(To do) Check every line of the entries for "assign", and copy the lines that hold it.

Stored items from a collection
↓↓↓

$ cat src/rtl/picobus_pkg.sv
// picobus_pkg: shared FSM encodings, default error data and window packing helper for the picobus decoder
package picobus_pkg;
  typedef enum logic [1:0] {
    IDLE   = 2'd0,
    ACTIVE = 2'd1,
    RESP   = 2'd2
  } state_t;
  localparam logic [31:0] ERR_DATA_DEFAULT = 32'hDEAD_BEEF;
  // Places a 32-bit base or mask word into slot idx of a packed window vector; OR the results together.
  function automatic logic [511:0] slv_win(input int idx, input logic [31:0] word);
    return 512'(word) << (32 * idx);
  endfunction
endpackage

$ cat src/rtl/picobus_addr_match.sv
// picobus_addr_match: combinational base/mask window compare, lowest matching slave wins
module picobus_addr_match import picobus_pkg::*; #(
  parameter int                     NSLV     = 6,
  parameter logic [NSLV*32-1:0]     SLV_BASE = '0,
  parameter logic [NSLV*32-1:0]     SLV_MASK = '0
) (
  input  logic [31:0]     addr,
  output logic            hit,
  output logic [NSLV-1:0] sel
);
  logic [NSLV-1:0] raw;
  for (genvar g = 0; g < NSLV; g++) begin : g_win
    assign raw[g] = (addr & SLV_MASK[32*g +: 32]) == SLV_BASE[32*g +: 32];
  end
  assign hit = |raw;
  assign sel = raw & (~raw + 1'b1);
endmodule

$ cat src/rtl/picobus_decoder.sv
// picobus_decoder: one-master / N-slave picorv32 bus decoder with error response; PICOBUS_TIMEOUT_EN adds a stall watchdog
module picobus_decoder import picobus_pkg::*; #(
  parameter int                 NSLV           = 6,
  parameter logic [NSLV*32-1:0] SLV_BASE       = '0,
  parameter logic [NSLV*32-1:0] SLV_MASK       = '0,
  parameter logic [31:0]        ERR_DATA       = ERR_DATA_DEFAULT,
  parameter int                 TIMEOUT_CYCLES = 255
) (
  input  logic                 clk,
  input  logic                 resetn,
  input  logic                 m_valid,
  input  logic                 m_instr,
  input  logic [31:0]          m_addr,
  input  logic [31:0]          m_wdata,
  input  logic [3:0]           m_wstrb,
  output logic                 m_ready,
  output logic [31:0]          m_rdata,
  output logic                 m_err,
  output logic [31:0]          err_addr,
  output logic [NSLV-1:0]      s_valid,
  output logic [31:0]          s_addr,
  output logic [31:0]          s_wdata,
  output logic [3:0]           s_wstrb,
  input  logic [NSLV-1:0]      s_ready,
  input  logic [NSLV*32-1:0]   s_rdata
);
  state_t          state, state_n;
  logic [NSLV-1:0] sel, hit_sel;
  logic            hit, err_q, sel_ready, expired;
  logic [31:0]     rdata_sel;
  logic            unused_instr;

  assign unused_instr = m_instr;

  picobus_addr_match #(.NSLV(NSLV), .SLV_BASE(SLV_BASE), .SLV_MASK(SLV_MASK)) u_match (
    .addr(m_addr),
    .hit (hit),
    .sel (hit_sel)
  );

  assign sel_ready = |(s_ready & sel);
  assign s_valid   = state == ACTIVE ? sel : '0;
  assign m_ready   = state == RESP;
  assign m_err     = m_ready & err_q;

`ifdef PICOBUS_TIMEOUT_EN
  logic [7:0] count;
  assign expired = !sel_ready && count == 8'(TIMEOUT_CYCLES - 1);
  // Watchdog: counts stalled ACTIVE cycles, cleared while idle
  always_ff @(posedge clk)
    if (!resetn || state == IDLE) count <= '0;
    else if (state == ACTIVE && !sel_ready) count <= count + 8'd1;
`else
  logic unused_timeout;
  assign unused_timeout = ^TIMEOUT_CYCLES;
  assign expired = 1'b0;
`endif

  // One-hot read mux over the selected slave's data
  always_comb begin
    rdata_sel = '0;
    for (int i = 0; i < NSLV; i++) rdata_sel |= sel[i] ? s_rdata[32*i +: 32] : 32'd0;
  end

  // State register
  always_ff @(posedge clk)
    if (!resetn) state <= IDLE;
    else state <= state_n;

  // Next state: accept in IDLE, wait for selected ready or watchdog in ACTIVE, one RESP cycle
  always_comb begin
    state_n = IDLE;
    state_n = state == IDLE   ? (m_valid ? (hit ? ACTIVE : RESP) : IDLE)
            : state == ACTIVE ? ((sel_ready || expired) ? RESP : ACTIVE)
            : IDLE;
  end

  // Request capture, slave select and response/error registers
  always_ff @(posedge clk)
    if (!resetn) begin
      sel      <= '0;
      err_q    <= 1'b0;
      m_rdata  <= '0;
      err_addr <= '0;
      s_addr   <= '0;
      s_wdata  <= '0;
      s_wstrb  <= '0;
    end else if (state == IDLE && m_valid) begin
      s_addr  <= m_addr;
      s_wdata <= m_wdata;
      s_wstrb <= m_wstrb;
      sel     <= hit_sel;
      err_q   <= !hit;
      if (!hit) begin
        m_rdata  <= ERR_DATA;
        err_addr <= m_addr;
      end
    end else if (state == ACTIVE && sel_ready) begin
      m_rdata <= rdata_sel;
    end else if (state == ACTIVE && expired) begin
      m_rdata  <= ERR_DATA;
      err_addr <= s_addr;
      err_q    <= 1'b1;
    end
endmodule

$ cat config.mk
export PLATFORM = sky130hd
export DESIGN_NAME = picobus_decoder
export DESIGN_NICKNAME = d
export VERILOG_FILES = /design/src/rtl/picobus_pkg.sv /design/src/rtl/picobus_addr_match.sv /design/src/rtl/picobus_decoder.sv
export SDC_FILE = /design/constraint.sdc
export NUM_CORES = 1
export LEC_CHECK = 0
export ABC_CLOCK_PERIOD_IN_PS = 1700
export BUFFER_PORTS_ARGS = -buffer_cell sky130_fd_sc_hd__buf_2
export CAP_MARGIN = 20
export CORE_AREA = 5 5 154 156
export CTS_BUF_LIST = sky130_fd_sc_hd__clkbuf_4 sky130_fd_sc_hd__clkbuf_8
export DETAILED_ROUTE_END_ITERATION = 8
export DIE_AREA = 0 0 159 161
export SLEW_MARGIN = 20
export SYNTH_ARGS = -nofsm -noshare
export SYNTH_HDL_FRONTEND = slang
export SYNTH_SLANG_ARGS = --single-unit
$ cat constraint.sdc
create_clock -name clk -period 1.7 [get_ports clk]
set_input_delay 0.085 -clock clk [delete_from_list [all_inputs] [get_ports clk]]
set_output_delay 0.085 -clock clk [all_outputs]
set_load 0.01 [all_outputs]
==> metrics.txt <==
H-Tree Depth 3; VDD IR max between 0.3 and 0.4 mV; first-pass GRT wire length approximately 21 mm; Pre-antenna DRT Iters 4; worst reg2reg path startpoint state[0]; mapped cell area about 0.0044 mm^2; Crit. End Element flip-flop; vias in the first global route 4158; P_leak 0.003240 uW; drt via density about 3.8; hold_sp resetn; max_cap viols 0; crit path kind flip-flop to flip-flop; row count 55; CP peak stage delay just under 0.6 ns; Hold Crit Class input port to flip-flop; initial antenna violation count 0; DR vias 4053; share of cells above drive strength 1 0.2967; Post-CTS Resized 0; fin crit share 0.8313; routability cong. 0.7105; Syn-to-layout area delta 54.16%; clk sink count 103; skew final 0.01500 ns; antenna cells 0; Min-Delay Endpoint s_wstrb[3]; Starting Density 0.1982; FMAX around 0.71 GHz; root buf cell clkbuf_8; CP cell instances nor2_1, nor4bb_1, dlygate4sd3_1; syn avg cell area 9.065 um^2; register area share after synthesis 0.4680; I/O Buffers 205; most frequent cells in the layout buf_2 (204), nand2_1 (200), dfxtp_1 (103); Slew Limit Fails 0; DRC 0; IO Pins 410; min cycle time layout 1.413 ns; final hold violations 0; Post-CTS Setup Inserts 0; die area roughly 0.026 mm^2; CP max FO 6; ANT nets after route 0; Worst R2R Setup Slack 0.29 ns; CTS tree done; Routed wire per std cell 12.09 um; clk slew on worst S/H paths 0.10 ns; largest net degree at the start of global routing 52; Hold Path Depth 3; post-DP HPWL 8.481 mm; status finished clean; RSZ-0062 raised after global routing no; Reg2Reg Depth 3; core area 0.02223 mm^2; GRT Overall Usage 0.09914; Setup TNS 0 ns; startpoint types flip-flop; Post-Route WL around 13 mm; Critical Path AT about 1.7 ns; grt ovf 0; Syn. warnings 0; DR iter-0 viols 152; Clk Latency, worst-skew pair 0.37 ns; Die X-Extent 159 um; CP max stage cell dlygate4sd3_1; post-route cell area between 0.006 and 0.007 mm^2; Final #Nets between 1000 and 1500; Cell Area, Placed around 0.0056 mm^2; FF+latch count, synth 103; worst reg2reg endpoint state[0]; Distinct cells, synth 19; WP data required 2.02 ns; clock buffer depth 2; Num CTS Buffers 9; pwr dens ~770 mW/mm^2; Die H 161 um; most common cell after layout, fill and taps aside buf_2; final setup fails 0; Mapped Cells a little under 500
## critical path: cells and delay by family (launching register included)
kind	cells	cell delay, ns
buf+inv	1	0.58
flops	1	0.46
simple gates	2	0.33
## registers in the layout, indices dropped and copies added, names as in the netlist
signal / count
s_wstrb: 4
s_wdata: 32
s_addr: 32
state: 2
m_rdata: 32
sel: 1
## how the worst max path moves through the flow
stage          startpoint     endpoint  depth (start not counted)
6_report         state[0]     state[0]                          3
5_1_grt          state[0]     state[0]                          3
4_1_cts          state[0]     state[0]                          3
3_5_place_dp     state[0]  m_rdata[22]                          3
3_3_place_gp     state[1]   s_wdata[1]                          3
2_1_floorplan    state[1]   s_addr[22]                          5
## stage by stage
step	hold WS (ns)	setup WS (ns)	power, uW	util	std cells
finish	0.1078	0.2868	5247	0.3055	1067
global route	0.09684	0.1761	5578	0.3055	1067
CTS	0.07018	0.2978	5385	0.3055	1067
detailed placement	0.3396	0.3520	3419	0.2498	949
global placement	0.3331	0.4110	3406	0.2498	949
floorplan	0.2271	0.5599	3174	-	523
## per-layer routing
metal	part of all wire	global-route usage	vias to the layer above
li1	-	-	2049
met1	0.42	0.1132	1819
met2	0.47	0.1679	165
met3	0.088	0.04134	20
met4	0.019	0.03373	0
met5	0	0	-
## report_power, final
| part | leakage, uW | internal [uW] | switching, uW |
|---|---|---|---|
| Sequential | 0.000842 | 2540 | 64.5 |
| Clock | 0.000110 | 837 | 863 |
| Combinational | 0.00229 | 490 | 451 |
## cells in the mapped netlist, drive strengths merged
cell type | n | share of area
and4b | 1 | 0.0023
nor2 | 1 | 0.00085
o21a | 1 | 0.0017
nor3b | 1 | 0.0028
mux2i | 100 | 0.23
buf | 67 | 0.11
and3b | 1 | 0.0020
dfxtp | 103 | 0.47
and2 | 1 | 0.0014
nand2 | 200 | 0.17
conb | 1 | 0.00085
nor2b | 1 | 0.0014
nand3 | 1 | 0.0011
clkbuf | 6 | 0.0051
nor4bb | 1 | 0.0023
## cell type report
| type | count | area, um^2 |
|---|---|---|
| Clock buffer | 14 | 180.2 |
| Clock inverter | 2 | 37.54 |
| Fill cell | 2291 | 15440 |
| Multi-Input combinational cell | 347 | 1972 |
| Sequential cell | 103 | 2062 |
| Tap cell | 285 | 356.6 |
| Timing Repair Buffer | 316 | 2183 |
## cell families (layout without fill, tap and decap cells)
logic type / count (synthesis) / after routing / share of synthesized area
other: 1 / 38 / 0.0008512
buffers and inverters: 73 / 332 / 0.1176
and+or+nand+nor: 208 / 208 / 0.1846
AOI/OAI and AO/OA: 1 / 1 / 0.001705
DFF: 103 / 103 / 0.4680
muxes: 100 / 100 / 0.2272
## what timing repair did
item / in CTS / in global routing
hold buffers: 102 / 0
endpoints found under the hold margin: 101 / 0
endpoints found under the setup margin: 0 / 0
Power figures use the tool's default switching activity.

↑↑↑

(Task response)
    assign raw[g] = (addr & SLV_MASK[32*g +: 32]) == SLV_BASE[32*g +: 32];
  assign hit = |raw;
  assign sel = raw & (~raw + 1'b1);
  assign unused_instr = m_instr;
  assign sel_ready = |(s_ready & sel);
  assign s_valid   = state == ACTIVE ? sel : '0;
  assign m_ready   = state == RESP;
  assign m_err     = m_ready & err_q;
  assign expired = !sel_ready && count == 8'(TIMEOUT_CYCLES - 1);
  assign unused_timeout = ^TIMEOUT_CYCLES;
  assign expired = 1'b0;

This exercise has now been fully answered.